Media contact: Jeff Hansen
With each breath, a human may inhale thousands of harmful microbes into the lungs. Mucus, the gel-like moist substance coating the airways, is one of the first lines of defense and aids in removal these microbes. It entraps bacteria, viruses, dust and pollen to protect the lungs, and the mucus is moved up and out of the airways by the beating of tiny hair-like projections called cilia.
But what happens when the body produces too much mucus that is too thick, viscous and dehydrated to move and clear properly? Overly thick and sticky mucus over time can obstruct the airway, overwhelming mucus clearance mechanisms, resulting in a breeding ground for entrapped microbes. These pathophysiological processes contribute to the development of muco-obstructive diseases including cystic fibrosis, or CF.
A research team at the University of Alabama at Birmingham led by Jarrod W. Barnes, Ph.D., an associate professor in the UAB Department of Medicine, and Steven M. Rowe, M.D., a professor in the UAB Department of Medicine Division of Pulmonary, Allergy and Critical Care Medicine, has investigated defective mucus formation. They show in the journal Scientific Reports how a single sugar modification on mucus affects its expansion and transport.
Mucus is a hydrogel composed primarily of water and solid matter, including large sugar-coated protein molecules called mucins, the principal component of mucus. The research focused on the addition and removal of a terminal negatively charged sugar modification, called sialic acid, of MUC5B, one of the major mucin proteins found in the airway. A high anionic density of MUC5B helps the polymerization and packaging of mucus, yet previous reports have shown a less negative “low” charged form of the mucin in CF and asthma. The UAB researchers found that reducing the sialic acid levels of MUC5B was sufficient to generate this low-charged, potentially pathologic form.
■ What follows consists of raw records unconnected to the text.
This design comes from an exercise in tuning for small area on the open sky130 flow, not from production work.
Only the layout flow was run in this run; the RTL was not checked for function there.
No activity file was given, so power comes from the tool's default toggle rates.

File: design/flow/config.mk
export PLATFORM = sky130hd
export DESIGN_NAME = es51986_decoder
export DESIGN_NICKNAME = es51986_decoder
export VERILOG_FILES = /design/flow/design.v
export SDC_FILE = /design/flow/constraint.sdc
export NUM_CORES = 4
export LEC_CHECK = 0
export CAP_MARGIN = 20
export CORE_MARGIN = 2
export CORE_UTILIZATION = 60
export PLACE_DENSITY = 0.75
export SLEW_MARGIN = 20
export SYNTH_HIERARCHICAL = 1
export SYNTH_MINIMUM_KEEP_SIZE = 0
File: design/flow/constraint.sdc
create_clock -name core_clock -period 8.5 [get_ports {clk}]
set_input_delay 1.7000 -clock core_clock [delete_from_list [all_inputs] [get_ports {clk}]]
set_output_delay 1.7000 -clock core_clock [all_outputs]
set_load 0.01 [all_outputs]
File: design/flow/design.v
module g_a21o_1 (input wire A1, input wire A2, input wire B1, output wire X);
    assign X = (A1&A2) | (B1);
endmodule
module g_a221o_1 (input wire A1, input wire A2, input wire B1, input wire B2, input wire C1, output wire X);
    assign X = (B1&B2) | (A1&A2) | (C1);
endmodule
module g_a311oi_1 (input wire A1, input wire A2, input wire A3, input wire B1, input wire C1, output wire Y);
    assign Y = (!A1&!B1&!C1) | (!A2&!B1&!C1) | (!A3&!B1&!C1);
endmodule
module g_a31oi_1 (input wire A1, input wire A2, input wire A3, input wire B1, output wire Y);
    assign Y = (!A1&!B1) | (!A2&!B1) | (!A3&!B1);
endmodule
module g_a32oi_1 (input wire A1, input wire A2, input wire A3, input wire B1, input wire B2, output wire Y);
    assign Y = (!A1&!B1) | (!A1&!B2) | (!A2&!B1) | (!A3&!B1) | (!A2&!B2) | (!A3&!B2);
endmodule
module g_and2_1 (input wire A, input wire B, output wire X);
    assign X = (A&B);
endmodule
module g_and3_1 (input wire A, input wire B, input wire C, output wire X);
    assign X = (A&B&C);
endmodule
module g_and4_1 (input wire A, input wire B, input wire C, input wire D, output wire X);
    assign X = (A&B&C&D);
endmodule
module g_buf_1 (input wire A, output wire X);
    assign X = (A);
endmodule
module g_inv_1 (input wire A, output wire Y);
    assign Y = (!A);
endmodule
module g_nand2_1 (input wire A, input wire B, output wire Y);
    assign Y = (!A) | (!B);
endmodule
module g_nand2b_1 (input wire A_N, input wire B, output wire Y);
    assign Y = (A_N) | (!B);
endmodule
module g_nand3_1 (input wire A, input wire B, input wire C, output wire Y);
    assign Y = (!A) | (!B) | (!C);
endmodule
module g_nand3b_1 (input wire A_N, input wire B, input wire C, output wire Y);
    assign Y = (A_N) | (!B) | (!C);
endmodule
module g_nand4_1 (input wire A, input wire B, input wire C, input wire D, output wire Y);
    assign Y = (!A) | (!B) | (!C) | (!D);
endmodule
module g_nor2_1 (input wire A, input wire B, output wire Y);
    assign Y = (!A&!B);
endmodule
module g_o211a_1 (input wire A1, input wire A2, input wire B1, input wire C1, output wire X);
    assign X = (A1&B1&C1) | (A2&B1&C1);
endmodule
module g_o21ai_1 (input wire A1, input wire A2, input wire B1, output wire Y);
    assign Y = (!A1&!A2) | (!B1);
endmodule
module g_o22a_1 (input wire A1, input wire A2, input wire B1, input wire B2, output wire X);
    assign X = (A1&B1) | (A2&B1) | (A1&B2) | (A2&B2);
endmodule
module g_o22ai_1 (input wire A1, input wire A2, input wire B1, input wire B2, output wire Y);
    assign Y = (!B1&!B2) | (!A1&!A2);
endmodule
module g_o311a_1 (input wire A1, input wire A2, input wire A3, input wire B1, input wire C1, output wire X);
    assign X = (A1&B1&C1) | (A2&B1&C1) | (A3&B1&C1);
endmodule
module g_or2_1 (input wire A, input wire B, output wire X);
    assign X = (A) | (B);
endmodule
module g_or3_1 (input wire A, input wire B, input wire C, output wire X);
    assign X = (A) | (B) | (C);
endmodule
module g_xnor2_1 (input wire A, input wire B, output wire Y);
    assign Y = (!A&!B) | (A&B);
endmodule
module es_frame_decode (
    input  wire [3:0] len,
    input  wire [71:0] frame,
    output wire is_err,
    output wire [29:0] payload
);
    wire n2, n3, n4, n5, n6, n7, n8, n9, n10, n11, n12, n13, n14, n15, n16, n17, n18, n19, n20, n21, n22, n23, n24, n25, n26, n27, n28, n29, n30, n31, n32, n33, n34, n35, n36, n37, n38, n39, n40, n41, n42, n43, n44, n45, n46, n47, n48, n49, n50, n51, n52, n53, n54, n55, n56, n57, n71, n72, n73, n78, n79, n80, n81, n82, n83, n84, n85, n86, n87, n88, n89, n90, n91, n92, n93, n94, n95, n96, n97, n98, n99, n100, n101, n102, n103, n104, n105, n106, n107, n108, n109, n110, n111, n112, n113, n114, n115, n116, n117, n118, n119, n120, n121, n122, n123, n124, n125, n126, n127, n128, n129, n130, n131, n132, n133, n134, n135, n136, n137, n138, n139, n140, n141, n142, n143, n144, n145, n146, n147, n148, n149, n150, n151, n152, n153, n154, n155, n156, n157, n158, n159, n160, n161, n162, n163, n164, n165, n166, n167, n168, n169, n170, n171, n172, n173, n174, n175, n176, n177, n178, n179, n180, n181, n182, n183, n184, n185, n186, n187, n188, n189, n190, n191, n192, n193, n194, n195, n196, n197, n198, n199, n200, n201, n202, n203, n204, n205;
    assign n2 = len[0];
    assign n3 = len[1];
    assign n4 = len[2];
    assign n5 = len[3];
    assign n6 = frame[0];
    assign n7 = frame[1];
    assign n8 = frame[2];
    assign n9 = frame[3];
    assign n10 = frame[4];
    assign n11 = frame[5];
    assign n12 = frame[6];
    assign n13 = frame[7];
    assign n14 = frame[8];
    assign n15 = frame[9];
    assign n16 = frame[10];
    assign n17 = frame[11];
    assign n18 = frame[12];
    assign n19 = frame[13];
    assign n20 = frame[14];
    assign n21 = frame[15];
    assign n22 = frame[16];
    assign n23 = frame[17];
    assign n24 = frame[18];
    assign n25 = frame[19];
    assign n26 = frame[20];
    assign n27 = frame[21];
    assign n28 = frame[22];
    assign n29 = frame[23];
    assign n30 = frame[24];
    assign n31 = frame[25];
    assign n32 = frame[26];
    assign n33 = frame[27];
    assign n34 = frame[28];
    assign n35 = frame[29];
    assign n36 = frame[30];
    assign n37 = frame[31];
    assign n38 = frame[32];
    assign n39 = frame[33];
    assign n40 = frame[34];
    assign n41 = frame[35];
    assign n42 = frame[36];
    assign n43 = frame[37];
    assign n44 = frame[38];
    assign n45 = frame[39];
    assign n46 = frame[40];
    assign n47 = frame[41];
    assign n48 = frame[42];
    assign n49 = frame[43];
    assign n50 = frame[44];
    assign n51 = frame[45];
    assign n52 = frame[46];
    assign n53 = frame[47];
    assign n54 = frame[48];
    assign n55 = frame[49];
    assign n56 = frame[50];
    assign n57 = frame[51];
    assign n58 = frame[52];
    assign n59 = frame[53];
    assign n60 = frame[54];
    assign n61 = frame[55];
    assign n62 = frame[56];
    assign n63 = frame[57];
    assign n64 = frame[58];
    assign n65 = frame[59];
    assign n66 = frame[60];
    assign n67 = frame[61];
    assign n68 = frame[62];
    assign n69 = frame[63];
    assign n70 = frame[64];
    assign n71 = frame[65];
    assign n72 = frame[66];
    assign n73 = frame[67];
    assign n74 = frame[68];
    assign n75 = frame[69];
    assign n76 = frame[70];
    assign n77 = frame[71];
    assign is_err = n78;
    assign payload[0] = n79;
    assign payload[1] = n80;
    assign payload[2] = n81;
    assign payload[3] = n82;
    assign payload[4] = n83;
    assign payload[5] = n84;
    assign payload[6] = n85;
    assign payload[7] = n86;
    assign payload[8] = n87;
    assign payload[9] = n88;
    assign payload[10] = n89;
    assign payload[11] = n90;
    assign payload[12] = n91;
    assign payload[13] = n92;
    assign payload[14] = n93;
    assign payload[15] = n94;
    assign payload[16] = n95;
    assign payload[17] = n96;
    assign payload[18] = n97;
    assign payload[19] = n98;
    assign payload[20] = n99;
    assign payload[21] = n100;
    assign payload[22] = n101;
    assign payload[23] = n102;
    assign payload[24] = n103;
    assign payload[25] = n104;
    assign payload[26] = n105;
    assign payload[27] = n106;
    assign payload[28] = n107;
    assign payload[29] = n108;
    g_inv_1 u0 (.A(n46), .Y(n109));
    g_nor2_1 u1 (.A(n49), .B(n109), .Y(n110));
    g_nor2_1 u2 (.A(n53), .B(n52), .Y(n111));
    g_nand3_1 u3 (.A(n111), .B(n50), .C(n51), .Y(n112));
    g_a31oi_1 u4 (.A1(n110), .A2(n47), .A3(n48), .B1(n112), .Y(n113));
    g_inv_1 u5 (.A(n113), .Y(n114));
    g_o21ai_1 u6 (.A1(n23), .A2(n24), .B1(n25), .Y(n115));
    g_nor2_1 u7 (.A(n29), .B(n28), .Y(n116));
    g_nand4_1 u8 (.A(n115), .B(n26), .C(n27), .D(n116), .Y(n117));
    g_o21ai_1 u9 (.A1(n15), .A2(n16), .B1(n17), .Y(n118));
    g_nor2_1 u10 (.A(n21), .B(n20), .Y(n119));
    g_nand4_1 u11 (.A(n118), .B(n18), .C(n19), .D(n119), .Y(n120));
    g_nor2_1 u12 (.A(n4), .B(n3), .Y(n121));
    g_nand3_1 u13 (.A(n121), .B(n5), .C(n2), .Y(n122));
    g_nor2_1 u14 (.A(n9), .B(n12), .Y(n123));
    g_nand2_1 u15 (.A(n123), .B(n10), .Y(n124));
    g_a31oi_1 u16 (.A1(n6), .A2(n7), .A3(n8), .B1(n13), .Y(n125));
    g_nand2_1 u17 (.A(n125), .B(n11), .Y(n126));
    g_nor2_1 u18 (.A(n124), .B(n126), .Y(n127));
    g_inv_1 u19 (.A(n127), .Y(n128));
    g_nor2_1 u20 (.A(n122), .B(n128), .Y(n129));
    g_inv_1 u21 (.A(n129), .Y(n130));
    g_nor2_1 u22 (.A(n120), .B(n130), .Y(n131));
    g_inv_1 u23 (.A(n131), .Y(n132));
    g_nor2_1 u24 (.A(n117), .B(n132), .Y(n133));
    g_o21ai_1 u25 (.A1(n32), .A2(n31), .B1(n33), .Y(n134));
    g_nor2_1 u26 (.A(n37), .B(n36), .Y(n135));
    g_and4_1 u27 (.A(n134), .B(n34), .C(n135), .D(n35), .X(n136));
    g_nand2_1 u28 (.A(n133), .B(n136), .Y(n137));
    g_inv_1 u29 (.A(n137), .Y(n138));
    g_o21ai_1 u30 (.A1(n39), .A2(n40), .B1(n41), .Y(n139));
    g_nor2_1 u31 (.A(n45), .B(n44), .Y(n140));
    g_nand4_1 u32 (.A(n139), .B(n42), .C(n43), .D(n140), .Y(n141));
    g_inv_1 u33 (.A(n141), .Y(n142));
    g_nand2_1 u34 (.A(n138), .B(n142), .Y(n143));
    g_nor2_1 u35 (.A(n114), .B(n143), .Y(n144));
    g_inv_1 u36 (.A(n144), .Y(n78));
    g_and2_1 u37 (.A(n144), .B(n72), .X(n107));
    g_and2_1 u38 (.A(n144), .B(n73), .X(n106));
    g_and2_1 u39 (.A(n144), .B(n54), .X(n105));
    g_and2_1 u40 (.A(n144), .B(n55), .X(n104));
    g_and2_1 u41 (.A(n144), .B(n56), .X(n103));
    g_and2_1 u42 (.A(n144), .B(n57), .X(n102));
    g_o311a_1 u43 (.A1(n47), .A2(n49), .A3(n48), .B1(n109), .C1(n144), .X(n101));
    g_o21ai_1 u44 (.A1(n47), .A2(n46), .B1(n48), .Y(n145));
    g_nand2_1 u45 (.A(n47), .B(n46), .Y(n146));
    g_a31oi_1 u46 (.A1(n145), .A2(n49), .A3(n146), .B1(n110), .Y(n147));
    g_nor2_1 u47 (.A(n147), .B(n78), .Y(n100));
    g_nor2_1 u48 (.A(n47), .B(n49), .Y(n148));
    g_o211a_1 u49 (.A1(n48), .A2(n109), .B1(n47), .C1(n49), .X(n149));
    g_nor2_1 u50 (.A(n148), .B(n149), .Y(n150));
    g_nor2_1 u51 (.A(n150), .B(n78), .Y(n99));
    g_nand2_1 u52 (.A(n146), .B(n48), .Y(n151));
    g_nor2_1 u53 (.A(n47), .B(n46), .Y(n152));
    g_nor2_1 u54 (.A(n152), .B(n110), .Y(n153));
    g_xnor2_1 u55 (.A(n151), .B(n153), .Y(n154));
    g_nor2_1 u56 (.A(n154), .B(n78), .Y(n98));
    g_and2_1 u57 (.A(n144), .B(n17), .X(n97));
    g_and2_1 u58 (.A(n144), .B(n16), .X(n96));
    g_and2_1 u59 (.A(n144), .B(n15), .X(n95));
    g_and2_1 u60 (.A(n144), .B(n14), .X(n94));
    g_and2_1 u61 (.A(n144), .B(n25), .X(n93));
    g_and2_1 u62 (.A(n144), .B(n24), .X(n92));
    g_and2_1 u63 (.A(n144), .B(n23), .X(n91));
    g_and2_1 u64 (.A(n144), .B(n22), .X(n90));
    g_inv_1 u65 (.A(n33), .Y(n155));
    g_nor2_1 u66 (.A(n155), .B(n78), .Y(n89));
    g_nor2_1 u67 (.A(n113), .B(n143), .Y(n156));
    g_inv_1 u68 (.A(n122), .Y(n157));
    g_a32oi_1 u69 (.A1(n133), .A2(n44), .A3(n136), .B1(n12), .B2(n157), .Y(n158));
    g_nand2_1 u70 (.A(n129), .B(n20), .Y(n159));
    g_inv_1 u71 (.A(n120), .Y(n160));
    g_a32oi_1 u72 (.A1(n28), .A2(n160), .A3(n129), .B1(n133), .B2(n36), .Y(n161));
    g_nand3_1 u73 (.A(n158), .B(n159), .C(n161), .Y(n162));
    g_a221o_1 u74 (.A1(n144), .A2(n31), .B1(n156), .B2(n52), .C1(n162), .X(n87));
    g_nand2b_1 u75 (.A_N(n136), .B(n133), .Y(n163));
    g_inv_1 u76 (.A(n163), .Y(n164));
    g_nor2_1 u77 (.A(n142), .B(n137), .Y(n165));
    g_nor2_1 u78 (.A(n160), .B(n130), .Y(n166));
    g_nand2_1 u79 (.A(n166), .B(n19), .Y(n167));
    g_and3_1 u80 (.A(n129), .B(n117), .C(n160), .X(n168));
    g_nand2_1 u81 (.A(n168), .B(n27), .Y(n169));
    g_nor2_1 u82 (.A(n122), .B(n127), .Y(n170));
    g_nand2_1 u83 (.A(n170), .B(n11), .Y(n171));
    g_nand3_1 u84 (.A(n167), .B(n169), .C(n171), .Y(n172));
    g_a221o_1 u85 (.A1(n164), .A2(n35), .B1(n165), .B2(n43), .C1(n172), .X(n173));
    g_a221o_1 u86 (.A1(n144), .A2(n30), .B1(n156), .B2(n51), .C1(n173), .X(n86));
    g_nand2_1 u87 (.A(n165), .B(n42), .Y(n174));
    g_nand2_1 u88 (.A(n164), .B(n34), .Y(n175));
    g_nand2_1 u89 (.A(n168), .B(n26), .Y(n176));
    g_a32oi_1 u90 (.A1(n129), .A2(n18), .A3(n120), .B1(n10), .B2(n170), .Y(n177));
    g_nand4_1 u91 (.A(n174), .B(n175), .C(n176), .D(n177), .Y(n178));
    g_a221o_1 u92 (.A1(n144), .A2(n41), .B1(n156), .B2(n50), .C1(n178), .X(n85));
    g_nand2_1 u93 (.A(n166), .B(n17), .Y(n179));
    g_nand2_1 u94 (.A(n168), .B(n25), .Y(n180));
    g_nand2_1 u95 (.A(n122), .B(n5), .Y(n181));
    g_nand2_1 u96 (.A(n170), .B(n9), .Y(n182));
    g_nand4_1 u97 (.A(n179), .B(n180), .C(n181), .D(n182), .Y(n183));
    g_a221o_1 u98 (.A1(n164), .A2(n33), .B1(n165), .B2(n41), .C1(n183), .X(n184));
    g_a221o_1 u99 (.A1(n40), .A2(n144), .B1(n49), .B2(n156), .C1(n184), .X(n84));
    g_a21o_1 u100 (.A1(n170), .A2(n8), .B1(n4), .X(n185));
    g_a221o_1 u101 (.A1(n168), .A2(n24), .B1(n166), .B2(n16), .C1(n185), .X(n186));
    g_a221o_1 u102 (.A1(n164), .A2(n32), .B1(n165), .B2(n40), .C1(n186), .X(n187));
    g_a221o_1 u103 (.A1(n39), .A2(n144), .B1(n48), .B2(n156), .C1(n187), .X(n83));
    g_a21o_1 u104 (.A1(n170), .A2(n7), .B1(n3), .X(n188));
    g_a221o_1 u105 (.A1(n168), .A2(n23), .B1(n166), .B2(n15), .C1(n188), .X(n189));
    g_a221o_1 u106 (.A1(n164), .A2(n31), .B1(n165), .B2(n39), .C1(n189), .X(n190));
    g_a221o_1 u107 (.A1(n47), .A2(n156), .B1(n38), .B2(n144), .C1(n190), .X(n82));
    g_nand2_1 u108 (.A(n166), .B(n14), .Y(n191));
    g_nand2_1 u109 (.A(n168), .B(n22), .Y(n192));
    g_nand2_1 u110 (.A(n170), .B(n6), .Y(n193));
    g_nand2_1 u111 (.A(n122), .B(n2), .Y(n194));
    g_nand4_1 u112 (.A(n191), .B(n192), .C(n193), .D(n194), .Y(n195));
    g_a221o_1 u113 (.A1(n164), .A2(n30), .B1(n165), .B2(n38), .C1(n195), .X(n196));
    g_a221o_1 u114 (.A1(n8), .A2(n144), .B1(n46), .B2(n156), .C1(n196), .X(n81));
    g_or3_1 u115 (.A(n168), .B(n166), .C(n164), .X(n197));
    g_nor2_1 u116 (.A(n165), .B(n197), .Y(n198));
    g_a31oi_1 u117 (.A1(n7), .A2(n136), .A3(n133), .B1(n156), .Y(n199));
    g_nand2_1 u118 (.A(n198), .B(n199), .Y(n80));
    g_nand2_1 u119 (.A(n144), .B(n6), .Y(n200));
    g_nand3b_1 u120 (.A_N(n170), .B(n198), .C(n200), .Y(n79));
    g_and2_1 u121 (.A(n144), .B(n71), .X(n108));
    g_nand2_1 u122 (.A(n165), .B(n45), .Y(n201));
    g_nand2_1 u123 (.A(n164), .B(n37), .Y(n202));
    g_nand2_1 u124 (.A(n168), .B(n29), .Y(n203));
    g_a32oi_1 u125 (.A1(n129), .A2(n21), .A3(n120), .B1(n13), .B2(n170), .Y(n204));
    g_nand4_1 u126 (.A(n201), .B(n202), .C(n203), .D(n204), .Y(n205));
    g_a221o_1 u127 (.A1(n144), .A2(n32), .B1(n156), .B2(n53), .C1(n205), .X(n88));
endmodule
When the researchers reduced sialic acid on MUC5B, they observed a change in the electrophoretic mobility for the protein indicative of a lower charged form. Transmission electron microscope imaging showed reducing sialylation contributed to entangled (more compact) MUC5B polymers when compared to normal levels of mucin sialylation that facilitate linearization and expansion.
The reduction in negative charge, by blocking α-2,3 sialylation specifically, influenced the mucus structure and affected its transport in human bronchial epithelial cells and on rat trachea models of an intact airway. Thus, the authors report that “the mucin charge may bear pathological significance in muco-obstructive diseases through increased mucus compaction and transport impairment.”
The study also found that patients with CF have a reduced expression of an enzyme called ST3Gal1, which adds α-2,3 sialic acid to mucin proteins. However, treatment with cystic fibrosis transmembrane conductance regulator protein correctors Elexacaftor, Tezacaftor and Ivacaftor partially recovered the expression of ST3Gal1.
By showing a crucial role for mucin sialylation on mucus properties and transport, the study identified a possible therapeutic strategy for the treatment of cystic fibrosis and potentially other debilitating muco-obstructive diseases, such as chronic obstructive pulmonary disease, or COPD, primary ciliary dyskinesia and non-cystic fibrosis bronchiectasis.
Besides Rowe and Barnes, authors of this study, “Reduced sialylation of airway mucin impairs mucus transport by altering the biophysical properties of mucin,” published in Scientific Reports, are Elex S. Harris, Hannah J. McIntire, Marina Mazur and Stefanie Krick, the UAB Gregory Fleming James Cystic Fibrosis Research Center; and Hinnerk Schulz-Hildebrandt, Hui Min Leung and Guillermo J. Tearney, Massachusetts General Hospital and Harvard Medical School, Boston, Massachusetts.
Support for this study came from National Institutes of Health grants HL164005-02, HL135816-01, HL152246 and DK072482 and a CF Foundation grant.
At UAB, Medicine is a department in the Marnix E. Heersink School of Medicine.